--- Task objective ---
Once the line containing "output logic [64:0]" is found in the records below, return it and each following line exactly, up to and including the line containing "TritonCTS: the clock", and nothing else.

[Stored items]
· · ·
This is an optimization exercise on Yosys and OpenROAD, whose aim is small area and a short achievable clock period, not a production implementation.
Only simulation tests tie the RTL to the original design; equivalence was not proved.
No run shown here takes its clock network from TritonCTS; it comes from the design's own scripts or RTL.
The clock input has no modelled driver; a real chip could not lean on it and would need a root buffer or a full tree.
Power is estimated from default activity; no workload was simulated.

==> flow/design.v, too long to show whole: its modules and the start of the top module <==
// module g_ao22: 3 lines
// module g_aoi21: 3 lines
// module g_inv: 3 lines
// module g_nand2: 3 lines
// module g_nand2b: 3 lines
// module g_nor2: 3 lines
// module g_oai21: 3 lines
// module g_xnor2: 3 lines
// module g_xor2: 3 lines
// module doubling_adder_top: 1759 lines
module doubling_adder_top (
  input  logic                  clk,
  input  logic                  arst_n,
  input  logic                  in_valid,
  input  logic [64-1:0] a,
  input  logic [64-1:0] b,
  input  logic                  cin,
  output logic [64:0]   sum,
  output logic                  out_valid
);
  // ...
==> flow/flow/run.sh <==
#!/bin/bash
# Layout flow: the standard flow (standard.sh, unchanged synthesis) with
#  - the port buffers of buffer_ports set to the smallest buffer, which
#    repair_timing then sizes up where timing needs it (every port still gets
#    its own buffer);
#  - a small balanced clock tree (cts_tree.tcl) in place of TritonCTS: the clock
#    port drives four clock inverters, each driving two leaf clock inverters,
#    each leaf driving an eighth of the flip-flops (two inversions on every
#    path, so each acts as a buffer).
set -euo pipefail
HERE=$(cd "$(dirname "$0")" && pwd)
bash standard.sh finish BUFFER_PORTS_ARGS="-buffer_cell sky130_fd_sc_hd__buf_1" \
  PRE_CTS_TCL="$HERE/cts_tree.tcl" CTS_TOP_BUFS=4 CTS_LEAF_BUFS=2 \
  CTS_TOP_CELL=sky130_fd_sc_hd__clkinv_2 CTS_LEAF_CELL=sky130_fd_sc_hd__clkinv_8 \
  > standard_flow.log 2>&1
==> flow/flow/cts_tree.tcl <==
# Sourced by ORFS cts.tcl before it builds the clock tree (PRE_CTS_TCL).
# Replaces clock_tree_synthesis with a small balanced tree: the clock port
# drives CTS_TOP_BUFS cells, each of which drives CTS_LEAF_BUFS leaf cells (or
# the flip-flops directly when CTS_LEAF_BUFS is 0). The cells may be buffers or
# inverters; with inverters both levels invert, so every flip-flop still sees
# the clock's rising edge through two inversions, like a buffer. The flip-flops are split
# into groups of equal size by position (halves in x, then halves in y, ...),
# one group per leaf buffer, placed at the group's centre. Every flip-flop sees
# the same number and type of buffers, with no deliberate skew.
set ::cts_top  [expr {[info exists ::env(CTS_TOP_BUFS)]  ? $::env(CTS_TOP_BUFS)  : 4}]
set ::cts_leaf [expr {[info exists ::env(CTS_LEAF_BUFS)] ? $::env(CTS_LEAF_BUFS) : 2}]
set ::cts_top_cell  [expr {[info exists ::env(CTS_TOP_CELL)]  ? $::env(CTS_TOP_CELL)  : "sky130_fd_sc_hd__clkbuf_8"}]
set ::cts_leaf_cell [expr {[info exists ::env(CTS_LEAF_CELL)] ? $::env(CTS_LEAF_CELL) : "sky130_fd_sc_hd__clkbuf_16"}]

# items: list of {object x y}; split into n groups (n a power of two) of equal
# size by recursive bisection at the median, alternating between x and y.
proc cts_tree_split {items n axis} {
  if {$n <= 1} { return [list $items] }
  set idx [expr {$axis eq "x" ? 1 : 2}]
  set sorted [lsort -real -index $idx $items]
  set half [expr {[llength $sorted] / 2}]
  set other [expr {$axis eq "x" ? "y" : "x"}]
  return [concat [cts_tree_split [lrange $sorted 0 [expr {$half - 1}]] [expr {$n / 2}] $other] \
                 [cts_tree_split [lrange $sorted $half end] [expr {$n / 2}] $other]]
}

# Creates a buffer of cell $cell named $name driving the iterms of $items from
# net $in_net, placed at the centre of the items; returns {iterm x y} of its input.
proc cts_tree_buffer {name cell in_net items} {
  set block [ord::get_db_block]
  set master [[ord::get_db] findMaster $cell]
  set inst [odb::dbInst_create $block $master $name]
  set net [odb::dbNet_create $block "net_$name"]
  $net setSigType CLOCK
  set sx 0; set sy 0
  foreach item $items {
    lassign $item it x y
    $it disconnect
    $it connect $net
    set sx [expr {$sx + $x}]; set sy [expr {$sy + $y}]
  }
  set n [llength $items]
  set cx [expr {int($sx / $n)}]
  set cy [expr {int($sy / $n)}]
  $inst setLocation [expr {$cx - [$master getWidth] / 2}] [expr {$cy - [$master getHeight] / 2}]
  $inst setPlacementStatus PLACED
  set a [$inst findITerm A]
  $a connect $in_net
  foreach it [$inst getITerms] {
    if {[$it isOutputSignal]} { $it connect $net }
  }
  puts "cts_tree: $name ($cell) drives $n loads at ($cx, $cy)"
  return [list $a $cx $cy]
}

proc clock_tree_synthesis {args} {
  puts "cts_tree: $::cts_top x $::cts_top_cell, each driving $::cts_leaf x $::cts_leaf_cell (replaces clock_tree_synthesis $args)"
  set block [ord::get_db_block]
  set clk_net [$block findNet clk]
  set items {}
  foreach it [$clk_net getITerms] {
    set inst [$it getInst]
    lassign [$inst getLocation] x y
    set m [$inst getMaster]
    lappend items [list $it [expr {$x + [$m getWidth] / 2}] [expr {$y + [$m getHeight] / 2}]]
  }
  set t 0
  foreach top_group [cts_tree_split $items $::cts_top x] {
    if {$::cts_leaf > 0} {
      set leaves {}
      set l 0
      foreach leaf_group [cts_tree_split $top_group $::cts_leaf [expr {$::cts_top % 2 ? "x" : "y"}]] {
        set tmp [odb::dbNet_create $block "net_tmp_${t}_$l"]
        lappend leaves [cts_tree_buffer "clkbuf_leaf_${t}_$l" $::cts_leaf_cell $tmp $leaf_group]
        incr l
      }
      set top_in [cts_tree_buffer "clkbuf_top_$t" $::cts_top_cell $clk_net $leaves]
      foreach l [$block getNets] { if {[string match "net_tmp_*" [$l getName]] && [llength [$l getITerms]] == 0} { odb::dbNet_destroy $l } }
    } else {
      cts_tree_buffer "clkbuf_top_$t" $::cts_top_cell $clk_net $top_group
    }
    incr t
  }
  $clk_net setSigType CLOCK
  set_propagated_clock [all_clocks]
}
==> flow/standard.sh <==
#!/bin/bash
# synth_recipe.tcl (not shown) runs the flow's synth.tcl, then flattens the netlist and writes it again
# the make line also repeats each setting of config.mk as NAME=value (left out here)
make -C /OpenROAD-flow-scripts/flow DESIGN_CONFIG=/design/flow/config.mk WORK_HOME=/design/flow/orfs CLKGATE_MAP_FILE= SYNTH_SCRIPT=/design/flow/synth_recipe.tcl "${@:-finish}"
==> flow/config.mk <==
export PLATFORM = sky130hd
export DESIGN_NAME = doubling_adder_top
export DESIGN_NICKNAME = doubling_adder_top
export VERILOG_FILES = /design/flow/design.v
export SDC_FILE = /design/flow/constraint.sdc
export NUM_CORES = 4
export LEC_CHECK = 0
export CAP_MARGIN = 20
export CORE_MARGIN = 2
export CORE_UTILIZATION = 65
export HOLD_SLACK_MARGIN = 0.05
export PLACE_DENSITY = 0.72
export SETUP_SLACK_MARGIN = 1.72
export SLEW_MARGIN = 20
export SYNTH_HIERARCHICAL = 1
export SYNTH_MINIMUM_KEEP_SIZE = 0
export TNS_END_PERCENT = 10
==> flow/constraint.sdc <==
create_clock -name core_clock -period 3.2 [get_ports {clk}]
set_input_delay 0.6400 -clock core_clock [delete_from_list [all_inputs] [get_ports {clk}]]
set_output_delay 0.6400 -clock core_clock [all_outputs]
set_load 0.01 [all_outputs]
· · ·
--- Result for this exercise ---
  output logic [64:0]   sum,
  output logic                  out_valid
);
  // ...
==> flow/flow/run.sh <==
#!/bin/bash
# Layout flow: the standard flow (standard.sh, unchanged synthesis) with
#  - the port buffers of buffer_ports set to the smallest buffer, which
#    repair_timing then sizes up where timing needs it (every port still gets
#    its own buffer);
#  - a small balanced clock tree (cts_tree.tcl) in place of TritonCTS: the clock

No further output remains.